Is a given expression a travelling wave?

[shanepitts]

How can one compute and/or tell if a given expression is a traveling wave? I thought of using the characteristic wave equation δ^(2)ψ/δt^(2)=v^(2)δ^(2)ψ/δx^(2).

An example of an expression would be ψ(x,t)=A(x-t). Should I partially derive this expression twice with respect to x and then to t and see if they match with the wave equation? Moreover, would I be correct in assuming that if they do match then this expression is a traveling wave?

(This is not a homework assignment)

 

[Simon Bridge]

Characteristic wave equation: $$\frac{\partial^2}{\partial t^2}\psi = v^2\frac{\partial^2}{\partial x^2}\psi$$
... just checking.

You can compute if a particular expression is a traveling wave by following the definition of a traveling wave.
i.e. if it holds it's basic shape while changing position - then it's a traveling wave.

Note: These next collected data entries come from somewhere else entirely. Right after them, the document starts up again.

## config.mk

```make
export PLATFORM = sky130hd
export DESIGN_NAME = stopclk_gate_ctrl
export DESIGN_NICKNAME = d
export VERILOG_FILES = /design/src/rtl/stopclk_pkg.sv /design/src/rtl/stopclk_slot.sv /design/src/rtl/stopclk_fsm.sv /design/src/rtl/stopclk_gate_ctrl.sv
export SDC_FILE = /design/constraint.sdc
export NUM_CORES = 1
export LEC_CHECK = 0
export ABC_CLOCK_PERIOD_IN_PS = 2300
export BUFFER_PORTS_ARGS = -buffer_cell sky130_fd_sc_hd__buf_4
export CAP_MARGIN = 20
export CELL_PAD_IN_SITES_DETAIL_PLACEMENT = 1
export CELL_PAD_IN_SITES_GLOBAL_PLACEMENT = 2
export CORE_MARGIN = 10
export CORE_UTILIZATION = 28
export CTS_CLUSTER_SIZE = 24
export DETAILED_ROUTE_END_ITERATION = 16
export PLACE_DENSITY = 0.82
export SYNTH_ARGS = -nofsm -noshare
export SYNTH_HDL_FRONTEND = slang
export SYNTH_HIERARCHICAL = 1
export SYNTH_SLANG_ARGS = --single-unit
```

## constraint.sdc

```tcl
create_clock -name clk -period 2.3 [get_ports clk]
set_clock_uncertainty 0.1 [all_clocks]
set_input_delay 0.115 -clock clk [delete_from_list [all_inputs] [get_ports clk]]
set_output_delay 0.115 -clock clk [all_outputs]
set_load 0.005 [all_outputs]
```

## src/rtl/stopclk_pkg.sv

```systemverilog
package stopclk_pkg;

    typedef enum logic [0:0] {
        PM_RUN  = 1'b0,
        PM_STOP = 1'b1
    } pm_state_e;

    typedef struct packed {
        pm_state_e st;
        logic      wake;
    } fsm_regs_t;

    typedef struct packed {
        logic pend;
        logic gate;
    } slot_regs_t;

endpackage

```

## src/rtl/stopclk_slot.sv

```systemverilog
module stopclk_slot
    import stopclk_pkg::*;
(
    input  logic clk,
    input  logic rst_n,
    input  logic stopped,
    input  logic wake_all,
    input  logic osc_on,
    input  logic osc_ready,
    input  logic req,
    input  logic frame_done,
    input  logic frame_wake,
    output logic gate,
    output logic pending,
    output logic wake_hit
);

    slot_regs_t s_d, s_q;
    logic       hit;
    logic       release_req;

    always_comb begin
        hit         = frame_done & s_q.gate & stopped;
        wake_hit    = hit & frame_wake;
        release_req = hit & ~frame_wake;
        s_d         = s_q;
        if (!stopped || wake_all) begin
            s_d = '0;
        end else begin
            s_d.pend = (s_q.pend & ~release_req) | req;
            s_d.gate = s_d.pend & osc_on & osc_ready;
        end
    end

    always_ff @(posedge clk or negedge rst_n) begin
        if (!rst_n) s_q <= '0;
        else        s_q <= s_d;
    end

    assign gate    = s_q.gate;
    assign pending = s_q.pend;

endmodule

```

## src/rtl/stopclk_fsm.sv

```systemverilog
module stopclk_fsm
    import stopclk_pkg::*;
(
    input  logic clk,
    input  logic rst_n,
    input  logic wait_req,
    input  logic deep_sleep,
    input  logic any_wake,
    output logic stopped,
    output logic wake_pulse
);

    fsm_regs_t f_d, f_q;

    always_comb begin
        f_d      = f_q;
        f_d.wake = 1'b0;
        unique case (f_q.st)
            PM_RUN: begin
                if (wait_req && deep_sleep) f_d.st = PM_STOP;
            end
            PM_STOP: begin
                if (any_wake) begin
                    f_d.st   = PM_RUN;
                    f_d.wake = 1'b1;
                end
            end
            default: f_d.st = PM_RUN;
        endcase
    end

    always_ff @(posedge clk or negedge rst_n) begin
        if (!rst_n) f_q <= '{st: PM_RUN, wake: 1'b0};
        else        f_q <= f_d;
    end

    assign stopped    = (f_q.st == PM_STOP);
    assign wake_pulse = f_q.wake;

endmodule

```

## src/rtl/stopclk_gate_ctrl.sv

```systemverilog
module stopclk_gate_ctrl
    import stopclk_pkg::*;
#(
    parameter  int N_I2C      = 4,
    parameter  int N_UART     = 5,
    parameter  int N_LPUART   = 1,
    parameter  int N_CORE_CLK = 4,
    localparam int NP         = N_I2C + N_UART + N_LPUART
) (
    input  logic                  clk,
    input  logic                  rst_n,
    input  logic                  wait_req,
    input  logic                  deep_sleep,
    input  logic [NP-1:0]         per_req,
    input  logic [NP-1:0]         per_frame_done,
    input  logic [NP-1:0]         per_frame_wake,
    input  logic                  hsi_rdy,
    output logic                  hsi_en,
    output logic                  hse_en,
    output logic                  pll_en,
    output logic                  bor_en,
    output logic [N_CORE_CLK-1:0] core_clk_en,
    output logic [NP-1:0]         per_clk_en,
    output logic                  wakeup
);

    logic          stopped;
    logic          wake_pulse;
    logic          any_wake;
    logic          any_pend;
    logic [NP-1:0] slot_gate;
    logic [NP-1:0] slot_pend;
    logic [NP-1:0] slot_wake;

    assign any_wake = |slot_wake;
    assign any_pend = |slot_pend;

    stopclk_fsm u_fsm (
        .clk        (clk),
        .rst_n      (rst_n),
        .wait_req   (wait_req),
        .deep_sleep (deep_sleep),
        .any_wake   (any_wake),
        .stopped    (stopped),
        .wake_pulse (wake_pulse)
    );

    for (genvar i = 0; i < NP; i++) begin : g_slot
        stopclk_slot u_slot (
            .clk        (clk),
            .rst_n      (rst_n),
            .stopped    (stopped),
            .wake_all   (any_wake),
            .osc_on     (any_pend),
            .osc_ready  (hsi_rdy),
            .req        (per_req[i]),
            .frame_done (per_frame_done[i]),
            .frame_wake (per_frame_wake[i]),
            .gate       (slot_gate[i]),
            .pending    (slot_pend[i]),
            .wake_hit   (slot_wake[i])
        );
    end

    always_comb begin
        core_clk_en = stopped ? '0 : '1;
        per_clk_en  = stopped ? slot_gate : '1;
        pll_en      = ~stopped;
        hse_en      = ~stopped;
        hsi_en      = ~stopped | any_pend;
        bor_en      = 1'b1;
        wakeup      = wake_pulse;
    end

endmodule

```

==> flow_summary.yaml, run 1 <==
cts:
  cts_max_level: 1
  cts_tree: "yes"
  clk_pin_slew_ps: 80
  cts.sinks: 22
  cts_setup_buffers: 0
  numCtsBuffers: 3
  cts.path.max_buffers: 2
  clock_latency_ps: 250
  cts-root-buf: "clkbuf_8"
logic_synthesis:
  syn_nets: 158
  synth_cell_types: 18
  avgSynthCellArea_sq_um: 10.5
  ys_seq_elements: 22
  syn-instance-count: 123
  syn_area_sq_um: 1300
  yosysSeqAreaShare: 0.425
  yosysWarnings: 6
pwr:
  p_sw_frac: 0.378
  p_switching_mw: 0.738
  power_frac_comb: 0.539
  p_clk_frac: 0.120
  internal_power_mw: 1.22
  p_leak_nw: 0.883
  pwr-share-seq: 0.341
  max-vdd-ir-drop_mv: 0.414
  power.density_nw_per_um2: 1090
routing:
  drt_first_pass_iters: 4
  via_count: 1156
  drt-initial-drc-count: 73
  ant_nets: 0
  viasPerCell: 5.12
  drc: 0
  wire_per_inst_um: 17.8
  routed_wl_um: 4030
layout:
  final_util: 0.406
  final_cell_mix: "53 x buf_4, 22 x dfrtp_1, 20 x nand2b_1"
  syn_to_final_growth_pct: 38.2
  diodes: 0
  final_common_cell: "buf_4"
  multi_input_area_sq_um: 703
  layout-drive-gt1-share: 0.414
  num-nets-final: 211
  seqCellArea_sq_um: 551
  n_fill_cell: 514
worst_setup_path:
  crit_slowest_cell: "dfrtp_1"
  critPathKind: "reg2reg"
  critical_path.max_fanout: 28
  critPathArrivalTime_ps: 2180
  worst-path-buf-inv: 1
  slowest_delay_ps: 420
  cp_cell_sequence: "buf_12 > and4_1 > nor4_1 > nand3_2 > nand2b_1 > nor4_2"
  cp_top_family: "simple AND/OR/NAND/NOR gates"
  required_ps: 2360
  start_kind: "flip-flop"
  worstSetupEndpointType: "flip-flop"
global_route:
  antenna_found_initial: 0
  grt_max_degree: 29
  overflow: 0
  grt_pass1_vias: 1294
  grt_usage: 0.107
  grt_pass1_wl_um: 6670
placement:
  dp_hpwl_um: 3270
  port-buffer-count: 52
  gp_congestion: 0.759
die:
  core-area_sq_um: 4410
  die_h_um: 88.0
  initial_utilization: 0.294
  fp-row-count: 24
  io_pins: 54
  die_x_um: 88.0
  fp.dieArea_sq_um: 7750
sta:
  hold_viol_final: 0
  fmax_ghz: 0.471
  rsz0062_at_grt: "no"
  period_needed_ps: 2120
  setup_viol: 0
  min_period_over_period: 0.923
  hold-worst-slack_ps: 18.2
  tns_ps: 0
  slew_viol_final: 0
flow_run:
  max_cap_viol_count: 0
run_status:
  status: "completed"
worst_hold_path:
  hold_class: "in2reg"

If you start out with some expression, then you can prove that it is a wave by seeing if it is a solution to the wave equation.
To see if it is a traveling wave - you need to use the definition of a traveling wave.

Similarly you can check to see if your example is a general form of a traveling wave.

 

[rumborak]

I think the OP question is more generic. That is, how do you mathematically establish whether a given solution is a traveling wave? There are a lot of solutions to the above wave equation that I wouldn't call a wave

I think the most generic definition of a traveling wave is if it (within certain bounds) obeys the equation A(x,t) = A(x+deltaX, t+deltaT). Meaning, after a time of deltaT the shape is the same but has moved by deltaX.
For the regular sine function (the most basic solution to the above mentioned wave equation) this equation for example should hold, as the sine function "travels" over time.